- [Work order]:
Everything in the data below is left aside except the lines from the one containing "assign xfer_on_vc[gi] = xfer" through the one containing "never an overflow."; repeat those exactly.
═══ Exercise input
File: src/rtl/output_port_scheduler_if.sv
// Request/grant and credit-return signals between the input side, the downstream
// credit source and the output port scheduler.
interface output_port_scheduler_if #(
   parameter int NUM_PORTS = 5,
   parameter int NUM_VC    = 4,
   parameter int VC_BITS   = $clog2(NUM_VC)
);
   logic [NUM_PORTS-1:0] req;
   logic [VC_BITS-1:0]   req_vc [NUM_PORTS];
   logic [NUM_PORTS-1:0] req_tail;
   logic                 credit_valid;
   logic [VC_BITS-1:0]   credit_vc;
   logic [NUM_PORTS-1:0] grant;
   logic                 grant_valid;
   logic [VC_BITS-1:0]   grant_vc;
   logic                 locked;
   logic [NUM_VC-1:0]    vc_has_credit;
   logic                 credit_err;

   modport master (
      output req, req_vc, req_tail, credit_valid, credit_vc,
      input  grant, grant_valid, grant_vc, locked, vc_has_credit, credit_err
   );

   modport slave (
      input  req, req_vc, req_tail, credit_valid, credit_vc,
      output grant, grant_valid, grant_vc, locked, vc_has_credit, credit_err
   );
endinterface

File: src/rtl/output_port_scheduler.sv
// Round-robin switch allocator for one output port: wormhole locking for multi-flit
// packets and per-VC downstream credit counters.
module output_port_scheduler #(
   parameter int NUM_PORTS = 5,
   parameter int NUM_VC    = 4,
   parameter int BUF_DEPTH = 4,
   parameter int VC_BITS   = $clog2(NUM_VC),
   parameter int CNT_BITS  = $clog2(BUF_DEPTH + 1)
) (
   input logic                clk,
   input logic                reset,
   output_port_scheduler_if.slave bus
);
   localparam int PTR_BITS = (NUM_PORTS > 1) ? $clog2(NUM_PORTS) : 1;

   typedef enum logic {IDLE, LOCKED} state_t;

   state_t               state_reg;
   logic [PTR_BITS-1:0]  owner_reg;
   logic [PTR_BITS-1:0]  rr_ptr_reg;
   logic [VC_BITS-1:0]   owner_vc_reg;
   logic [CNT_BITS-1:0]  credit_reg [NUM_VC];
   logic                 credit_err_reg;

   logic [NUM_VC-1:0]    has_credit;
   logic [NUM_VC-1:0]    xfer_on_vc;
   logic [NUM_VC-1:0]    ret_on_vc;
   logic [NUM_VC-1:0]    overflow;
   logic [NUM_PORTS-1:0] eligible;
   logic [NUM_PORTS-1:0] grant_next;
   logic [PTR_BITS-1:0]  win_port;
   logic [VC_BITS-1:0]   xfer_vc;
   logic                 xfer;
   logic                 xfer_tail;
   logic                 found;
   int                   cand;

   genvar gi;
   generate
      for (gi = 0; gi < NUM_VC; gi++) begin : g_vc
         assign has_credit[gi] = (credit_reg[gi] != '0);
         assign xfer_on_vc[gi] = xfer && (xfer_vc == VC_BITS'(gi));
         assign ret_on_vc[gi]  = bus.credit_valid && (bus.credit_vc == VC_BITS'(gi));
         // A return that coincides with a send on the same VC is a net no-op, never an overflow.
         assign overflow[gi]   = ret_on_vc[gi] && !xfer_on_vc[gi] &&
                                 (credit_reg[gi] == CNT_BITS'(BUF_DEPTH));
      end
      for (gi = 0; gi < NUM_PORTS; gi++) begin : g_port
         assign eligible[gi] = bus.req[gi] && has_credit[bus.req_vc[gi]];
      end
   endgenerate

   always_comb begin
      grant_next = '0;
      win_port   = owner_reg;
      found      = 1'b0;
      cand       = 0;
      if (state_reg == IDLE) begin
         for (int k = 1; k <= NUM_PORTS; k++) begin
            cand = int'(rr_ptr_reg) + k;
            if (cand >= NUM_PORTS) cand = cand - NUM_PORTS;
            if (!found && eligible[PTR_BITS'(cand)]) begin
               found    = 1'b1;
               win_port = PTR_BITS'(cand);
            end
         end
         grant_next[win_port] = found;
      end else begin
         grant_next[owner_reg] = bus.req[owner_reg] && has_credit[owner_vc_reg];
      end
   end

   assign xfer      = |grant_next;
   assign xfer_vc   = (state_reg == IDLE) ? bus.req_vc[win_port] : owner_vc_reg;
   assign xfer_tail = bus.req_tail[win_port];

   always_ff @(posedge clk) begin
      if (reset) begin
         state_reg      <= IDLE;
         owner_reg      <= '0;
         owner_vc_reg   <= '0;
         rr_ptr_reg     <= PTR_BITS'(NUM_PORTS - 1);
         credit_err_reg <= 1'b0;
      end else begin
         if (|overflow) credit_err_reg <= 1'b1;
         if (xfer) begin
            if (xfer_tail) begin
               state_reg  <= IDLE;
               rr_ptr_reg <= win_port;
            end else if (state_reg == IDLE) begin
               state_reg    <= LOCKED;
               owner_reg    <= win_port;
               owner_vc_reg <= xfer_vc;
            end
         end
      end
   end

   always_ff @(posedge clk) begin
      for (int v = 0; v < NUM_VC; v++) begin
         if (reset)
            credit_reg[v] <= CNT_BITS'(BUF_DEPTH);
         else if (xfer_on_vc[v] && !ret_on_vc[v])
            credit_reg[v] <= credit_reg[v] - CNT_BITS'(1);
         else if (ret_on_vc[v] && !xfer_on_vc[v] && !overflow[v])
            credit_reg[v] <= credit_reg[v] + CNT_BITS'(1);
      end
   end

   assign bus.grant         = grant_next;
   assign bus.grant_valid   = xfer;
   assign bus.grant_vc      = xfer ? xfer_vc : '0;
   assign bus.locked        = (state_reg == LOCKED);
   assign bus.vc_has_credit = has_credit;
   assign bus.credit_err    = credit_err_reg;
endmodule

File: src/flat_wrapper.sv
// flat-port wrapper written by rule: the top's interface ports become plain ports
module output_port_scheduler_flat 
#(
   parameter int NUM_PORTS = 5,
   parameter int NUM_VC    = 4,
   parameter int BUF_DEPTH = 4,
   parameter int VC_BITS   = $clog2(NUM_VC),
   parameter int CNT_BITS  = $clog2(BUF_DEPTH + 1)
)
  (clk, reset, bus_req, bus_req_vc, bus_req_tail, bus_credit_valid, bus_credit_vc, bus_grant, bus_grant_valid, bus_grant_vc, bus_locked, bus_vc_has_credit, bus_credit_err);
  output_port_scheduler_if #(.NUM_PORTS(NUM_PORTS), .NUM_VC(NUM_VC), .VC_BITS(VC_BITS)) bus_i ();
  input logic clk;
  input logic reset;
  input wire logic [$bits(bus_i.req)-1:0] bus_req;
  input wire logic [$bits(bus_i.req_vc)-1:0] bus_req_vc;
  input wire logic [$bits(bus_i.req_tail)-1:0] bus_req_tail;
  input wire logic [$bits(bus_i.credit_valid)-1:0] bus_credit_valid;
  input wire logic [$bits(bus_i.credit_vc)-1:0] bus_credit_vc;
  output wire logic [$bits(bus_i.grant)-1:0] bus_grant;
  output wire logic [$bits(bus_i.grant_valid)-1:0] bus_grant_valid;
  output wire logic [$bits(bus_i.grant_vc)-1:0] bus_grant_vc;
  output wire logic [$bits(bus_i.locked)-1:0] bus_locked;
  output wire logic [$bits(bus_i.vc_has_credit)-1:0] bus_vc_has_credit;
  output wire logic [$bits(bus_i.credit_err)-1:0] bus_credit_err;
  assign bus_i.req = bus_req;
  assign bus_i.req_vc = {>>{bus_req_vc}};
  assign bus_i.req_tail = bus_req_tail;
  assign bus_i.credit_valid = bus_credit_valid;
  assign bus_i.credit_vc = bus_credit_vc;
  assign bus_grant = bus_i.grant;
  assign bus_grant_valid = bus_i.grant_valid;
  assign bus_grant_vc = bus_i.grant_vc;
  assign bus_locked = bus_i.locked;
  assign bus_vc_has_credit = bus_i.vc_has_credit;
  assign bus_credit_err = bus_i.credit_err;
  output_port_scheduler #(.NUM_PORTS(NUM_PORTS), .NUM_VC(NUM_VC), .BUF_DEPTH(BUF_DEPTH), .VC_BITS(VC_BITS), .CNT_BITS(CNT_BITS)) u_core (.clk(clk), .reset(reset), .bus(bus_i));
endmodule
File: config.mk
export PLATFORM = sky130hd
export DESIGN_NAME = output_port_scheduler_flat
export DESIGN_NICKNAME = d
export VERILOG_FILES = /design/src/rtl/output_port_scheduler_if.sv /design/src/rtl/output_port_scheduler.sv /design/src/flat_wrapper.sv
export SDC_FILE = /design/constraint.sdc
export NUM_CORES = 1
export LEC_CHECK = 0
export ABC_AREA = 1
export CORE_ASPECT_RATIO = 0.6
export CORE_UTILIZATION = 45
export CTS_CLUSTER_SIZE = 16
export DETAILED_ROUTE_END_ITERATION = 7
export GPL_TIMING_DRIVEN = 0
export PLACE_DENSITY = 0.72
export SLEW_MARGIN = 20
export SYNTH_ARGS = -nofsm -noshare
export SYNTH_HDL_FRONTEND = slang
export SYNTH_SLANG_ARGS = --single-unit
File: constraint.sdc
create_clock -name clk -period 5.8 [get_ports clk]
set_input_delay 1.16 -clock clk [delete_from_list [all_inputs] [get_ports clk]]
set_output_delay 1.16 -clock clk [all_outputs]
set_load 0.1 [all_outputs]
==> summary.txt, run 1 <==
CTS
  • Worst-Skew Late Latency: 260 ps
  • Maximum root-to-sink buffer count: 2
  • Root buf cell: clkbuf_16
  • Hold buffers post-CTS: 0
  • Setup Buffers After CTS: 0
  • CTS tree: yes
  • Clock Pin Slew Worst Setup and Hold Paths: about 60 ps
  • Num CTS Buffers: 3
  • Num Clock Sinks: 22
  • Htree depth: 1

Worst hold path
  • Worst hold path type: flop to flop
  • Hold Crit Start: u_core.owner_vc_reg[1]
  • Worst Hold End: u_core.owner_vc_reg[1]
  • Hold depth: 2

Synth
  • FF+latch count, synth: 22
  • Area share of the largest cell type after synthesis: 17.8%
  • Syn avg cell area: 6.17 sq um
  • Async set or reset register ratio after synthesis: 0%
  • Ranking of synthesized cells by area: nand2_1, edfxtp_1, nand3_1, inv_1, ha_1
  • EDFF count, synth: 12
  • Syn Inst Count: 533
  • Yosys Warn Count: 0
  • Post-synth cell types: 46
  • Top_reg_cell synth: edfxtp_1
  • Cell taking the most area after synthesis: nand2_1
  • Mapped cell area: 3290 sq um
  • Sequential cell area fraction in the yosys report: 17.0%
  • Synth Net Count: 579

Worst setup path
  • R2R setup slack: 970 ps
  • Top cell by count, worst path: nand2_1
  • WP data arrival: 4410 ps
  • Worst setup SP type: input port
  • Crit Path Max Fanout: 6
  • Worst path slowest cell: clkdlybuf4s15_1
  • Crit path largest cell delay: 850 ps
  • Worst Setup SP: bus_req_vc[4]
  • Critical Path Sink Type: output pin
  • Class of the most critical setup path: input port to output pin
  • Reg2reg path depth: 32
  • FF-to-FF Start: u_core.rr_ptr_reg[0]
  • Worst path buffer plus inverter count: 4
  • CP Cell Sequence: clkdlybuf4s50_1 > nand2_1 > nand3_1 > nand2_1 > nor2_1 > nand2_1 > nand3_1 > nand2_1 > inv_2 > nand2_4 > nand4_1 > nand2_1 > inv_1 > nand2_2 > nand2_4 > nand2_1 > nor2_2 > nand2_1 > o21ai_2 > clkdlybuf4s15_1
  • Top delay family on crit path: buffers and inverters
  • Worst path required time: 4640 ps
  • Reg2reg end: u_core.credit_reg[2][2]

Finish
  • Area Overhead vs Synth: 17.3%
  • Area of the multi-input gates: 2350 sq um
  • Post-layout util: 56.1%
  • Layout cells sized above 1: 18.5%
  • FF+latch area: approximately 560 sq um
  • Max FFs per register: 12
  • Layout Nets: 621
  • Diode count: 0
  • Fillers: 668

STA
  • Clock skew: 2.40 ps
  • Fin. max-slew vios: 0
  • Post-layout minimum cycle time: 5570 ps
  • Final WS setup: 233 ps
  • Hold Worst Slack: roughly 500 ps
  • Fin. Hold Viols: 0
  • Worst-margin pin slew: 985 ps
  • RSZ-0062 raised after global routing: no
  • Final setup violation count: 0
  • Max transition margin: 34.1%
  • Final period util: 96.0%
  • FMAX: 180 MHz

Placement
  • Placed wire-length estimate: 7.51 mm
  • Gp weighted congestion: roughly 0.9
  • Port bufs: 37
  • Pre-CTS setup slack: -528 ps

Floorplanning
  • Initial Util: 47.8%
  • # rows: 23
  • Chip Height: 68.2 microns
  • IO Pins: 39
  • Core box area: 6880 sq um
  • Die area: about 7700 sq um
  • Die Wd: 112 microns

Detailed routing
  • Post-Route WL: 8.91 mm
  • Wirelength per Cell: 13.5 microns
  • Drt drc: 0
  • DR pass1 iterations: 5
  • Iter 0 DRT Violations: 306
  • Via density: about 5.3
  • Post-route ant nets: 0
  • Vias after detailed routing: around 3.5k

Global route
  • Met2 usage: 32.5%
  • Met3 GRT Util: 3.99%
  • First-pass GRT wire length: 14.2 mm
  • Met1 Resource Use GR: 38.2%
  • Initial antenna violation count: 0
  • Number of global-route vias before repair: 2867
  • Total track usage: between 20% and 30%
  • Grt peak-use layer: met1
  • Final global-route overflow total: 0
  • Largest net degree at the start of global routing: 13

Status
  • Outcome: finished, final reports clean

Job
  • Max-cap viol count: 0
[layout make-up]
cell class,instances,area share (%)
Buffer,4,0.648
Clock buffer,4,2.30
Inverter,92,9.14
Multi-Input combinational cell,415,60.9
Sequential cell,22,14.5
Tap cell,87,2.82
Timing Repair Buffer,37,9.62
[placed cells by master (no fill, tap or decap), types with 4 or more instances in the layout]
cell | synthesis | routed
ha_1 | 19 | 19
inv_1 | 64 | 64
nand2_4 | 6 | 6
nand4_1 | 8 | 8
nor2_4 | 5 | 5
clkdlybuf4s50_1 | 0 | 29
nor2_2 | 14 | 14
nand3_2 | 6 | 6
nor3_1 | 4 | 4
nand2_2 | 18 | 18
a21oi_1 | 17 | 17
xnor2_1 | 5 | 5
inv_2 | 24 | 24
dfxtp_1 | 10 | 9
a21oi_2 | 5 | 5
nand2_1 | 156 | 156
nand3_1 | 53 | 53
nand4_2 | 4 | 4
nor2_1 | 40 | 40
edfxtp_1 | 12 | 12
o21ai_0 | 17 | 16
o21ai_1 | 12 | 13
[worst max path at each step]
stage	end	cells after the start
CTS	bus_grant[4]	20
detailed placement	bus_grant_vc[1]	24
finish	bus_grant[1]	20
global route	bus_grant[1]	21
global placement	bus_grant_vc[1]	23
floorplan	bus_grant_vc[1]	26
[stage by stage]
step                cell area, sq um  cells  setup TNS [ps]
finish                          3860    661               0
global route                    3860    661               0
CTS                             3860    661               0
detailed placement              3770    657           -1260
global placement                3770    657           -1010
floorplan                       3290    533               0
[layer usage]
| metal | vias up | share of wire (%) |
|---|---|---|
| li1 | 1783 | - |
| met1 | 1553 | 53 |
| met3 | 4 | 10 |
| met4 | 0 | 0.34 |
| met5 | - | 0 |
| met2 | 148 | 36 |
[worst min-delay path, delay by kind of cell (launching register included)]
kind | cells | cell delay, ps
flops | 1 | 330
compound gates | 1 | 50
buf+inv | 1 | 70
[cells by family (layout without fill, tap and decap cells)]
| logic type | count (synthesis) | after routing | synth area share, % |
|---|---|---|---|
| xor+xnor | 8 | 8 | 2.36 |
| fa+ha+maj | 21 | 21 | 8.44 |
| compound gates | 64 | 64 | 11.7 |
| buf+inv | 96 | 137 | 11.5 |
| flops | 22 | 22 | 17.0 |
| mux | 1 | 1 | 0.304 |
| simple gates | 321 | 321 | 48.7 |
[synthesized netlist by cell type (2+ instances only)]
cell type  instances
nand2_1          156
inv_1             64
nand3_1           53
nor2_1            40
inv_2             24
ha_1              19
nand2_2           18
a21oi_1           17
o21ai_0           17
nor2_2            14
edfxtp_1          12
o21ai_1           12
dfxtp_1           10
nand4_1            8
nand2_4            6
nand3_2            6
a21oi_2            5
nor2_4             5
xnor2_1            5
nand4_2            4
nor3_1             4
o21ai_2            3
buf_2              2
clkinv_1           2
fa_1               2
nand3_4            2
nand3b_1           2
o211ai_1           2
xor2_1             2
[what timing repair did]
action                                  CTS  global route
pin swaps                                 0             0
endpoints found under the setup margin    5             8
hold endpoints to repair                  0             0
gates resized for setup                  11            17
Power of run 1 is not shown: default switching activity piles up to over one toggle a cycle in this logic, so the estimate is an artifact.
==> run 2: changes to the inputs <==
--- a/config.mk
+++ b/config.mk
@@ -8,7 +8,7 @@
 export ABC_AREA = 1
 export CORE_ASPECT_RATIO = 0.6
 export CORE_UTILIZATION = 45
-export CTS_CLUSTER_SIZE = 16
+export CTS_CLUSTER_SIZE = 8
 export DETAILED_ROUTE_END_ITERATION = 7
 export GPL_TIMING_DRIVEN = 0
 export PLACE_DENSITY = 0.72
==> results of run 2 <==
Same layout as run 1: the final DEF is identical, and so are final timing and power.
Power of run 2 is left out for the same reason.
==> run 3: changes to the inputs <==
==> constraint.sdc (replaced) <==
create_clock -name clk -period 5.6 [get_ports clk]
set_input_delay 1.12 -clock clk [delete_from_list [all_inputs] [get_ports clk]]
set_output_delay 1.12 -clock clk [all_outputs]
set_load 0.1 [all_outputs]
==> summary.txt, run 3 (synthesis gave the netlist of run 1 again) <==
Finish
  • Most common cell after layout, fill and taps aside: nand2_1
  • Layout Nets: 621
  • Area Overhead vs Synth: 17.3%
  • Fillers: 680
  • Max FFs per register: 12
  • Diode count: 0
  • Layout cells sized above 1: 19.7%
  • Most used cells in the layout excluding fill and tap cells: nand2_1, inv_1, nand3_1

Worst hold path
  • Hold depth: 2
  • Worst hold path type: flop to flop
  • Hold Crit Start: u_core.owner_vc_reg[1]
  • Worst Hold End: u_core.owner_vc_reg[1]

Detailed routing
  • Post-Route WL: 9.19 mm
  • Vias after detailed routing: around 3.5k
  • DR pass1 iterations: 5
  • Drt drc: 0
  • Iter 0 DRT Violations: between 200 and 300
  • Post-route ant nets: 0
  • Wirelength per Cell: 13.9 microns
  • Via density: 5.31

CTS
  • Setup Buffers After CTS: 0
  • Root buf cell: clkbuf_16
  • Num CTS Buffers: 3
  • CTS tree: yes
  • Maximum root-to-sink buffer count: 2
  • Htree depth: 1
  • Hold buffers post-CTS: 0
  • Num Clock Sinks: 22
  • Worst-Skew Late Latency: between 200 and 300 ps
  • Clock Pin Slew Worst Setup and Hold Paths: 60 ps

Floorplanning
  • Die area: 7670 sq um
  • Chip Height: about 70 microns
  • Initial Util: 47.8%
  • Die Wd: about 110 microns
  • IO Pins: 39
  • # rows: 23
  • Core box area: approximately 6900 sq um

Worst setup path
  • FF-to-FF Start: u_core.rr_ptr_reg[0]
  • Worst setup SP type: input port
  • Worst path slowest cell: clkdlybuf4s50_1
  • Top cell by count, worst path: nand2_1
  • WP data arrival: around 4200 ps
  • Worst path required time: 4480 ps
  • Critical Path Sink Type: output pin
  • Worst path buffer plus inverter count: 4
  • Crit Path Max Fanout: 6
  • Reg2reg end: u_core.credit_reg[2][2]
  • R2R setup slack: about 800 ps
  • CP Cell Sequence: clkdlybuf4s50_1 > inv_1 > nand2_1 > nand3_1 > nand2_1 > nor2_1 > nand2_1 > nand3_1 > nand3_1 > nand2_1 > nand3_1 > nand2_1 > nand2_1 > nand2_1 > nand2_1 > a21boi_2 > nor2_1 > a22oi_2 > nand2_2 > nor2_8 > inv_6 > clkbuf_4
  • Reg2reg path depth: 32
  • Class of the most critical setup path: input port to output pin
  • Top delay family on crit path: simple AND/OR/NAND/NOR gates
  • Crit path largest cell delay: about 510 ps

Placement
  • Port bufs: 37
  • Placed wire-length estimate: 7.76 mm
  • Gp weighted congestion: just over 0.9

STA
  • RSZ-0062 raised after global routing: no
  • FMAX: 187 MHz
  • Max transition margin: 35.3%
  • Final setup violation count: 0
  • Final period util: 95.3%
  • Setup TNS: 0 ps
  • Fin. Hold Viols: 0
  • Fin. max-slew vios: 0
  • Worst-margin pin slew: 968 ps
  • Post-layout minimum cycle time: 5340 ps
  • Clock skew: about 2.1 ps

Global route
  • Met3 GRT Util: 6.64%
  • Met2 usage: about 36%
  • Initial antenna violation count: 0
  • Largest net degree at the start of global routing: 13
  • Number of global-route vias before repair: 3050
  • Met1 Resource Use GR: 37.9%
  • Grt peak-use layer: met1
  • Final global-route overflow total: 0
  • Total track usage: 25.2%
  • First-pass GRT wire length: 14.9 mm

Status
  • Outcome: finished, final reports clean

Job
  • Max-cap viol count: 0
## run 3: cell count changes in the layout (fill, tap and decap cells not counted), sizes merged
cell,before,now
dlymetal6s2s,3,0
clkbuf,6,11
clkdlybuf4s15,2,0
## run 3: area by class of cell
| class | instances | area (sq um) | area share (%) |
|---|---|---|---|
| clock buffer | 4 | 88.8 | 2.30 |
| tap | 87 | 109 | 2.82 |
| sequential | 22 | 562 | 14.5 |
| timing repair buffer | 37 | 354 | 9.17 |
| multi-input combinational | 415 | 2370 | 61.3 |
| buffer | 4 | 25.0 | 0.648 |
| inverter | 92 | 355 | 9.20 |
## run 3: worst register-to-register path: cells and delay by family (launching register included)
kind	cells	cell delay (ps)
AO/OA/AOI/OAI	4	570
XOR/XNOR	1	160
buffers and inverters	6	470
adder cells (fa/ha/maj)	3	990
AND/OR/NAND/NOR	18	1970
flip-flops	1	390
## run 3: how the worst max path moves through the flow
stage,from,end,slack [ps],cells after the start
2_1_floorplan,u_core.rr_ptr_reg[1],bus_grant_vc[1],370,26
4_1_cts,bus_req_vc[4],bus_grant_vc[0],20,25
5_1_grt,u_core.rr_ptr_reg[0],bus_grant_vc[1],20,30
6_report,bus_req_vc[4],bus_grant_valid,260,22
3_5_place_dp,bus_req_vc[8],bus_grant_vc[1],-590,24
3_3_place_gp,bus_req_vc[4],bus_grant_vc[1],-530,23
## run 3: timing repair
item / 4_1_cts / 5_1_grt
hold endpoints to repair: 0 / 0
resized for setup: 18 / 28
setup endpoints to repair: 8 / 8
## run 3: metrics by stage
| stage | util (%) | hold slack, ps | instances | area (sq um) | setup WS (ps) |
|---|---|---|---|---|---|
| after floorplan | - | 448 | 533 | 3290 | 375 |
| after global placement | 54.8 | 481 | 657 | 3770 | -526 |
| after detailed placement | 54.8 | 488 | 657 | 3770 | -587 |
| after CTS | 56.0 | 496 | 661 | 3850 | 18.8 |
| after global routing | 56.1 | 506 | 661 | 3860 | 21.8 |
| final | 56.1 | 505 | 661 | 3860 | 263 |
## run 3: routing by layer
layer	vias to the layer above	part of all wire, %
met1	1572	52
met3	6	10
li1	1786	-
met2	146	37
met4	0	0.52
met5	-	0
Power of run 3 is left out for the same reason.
══════
- [Result of this exercise]:
         assign xfer_on_vc[gi] = xfer && (xfer_vc == VC_BITS'(gi));
         assign ret_on_vc[gi]  = bus.credit_valid && (bus.credit_vc == VC_BITS'(gi));
         // A return that coincides with a send on the same VC is a net no-op, never an overflow.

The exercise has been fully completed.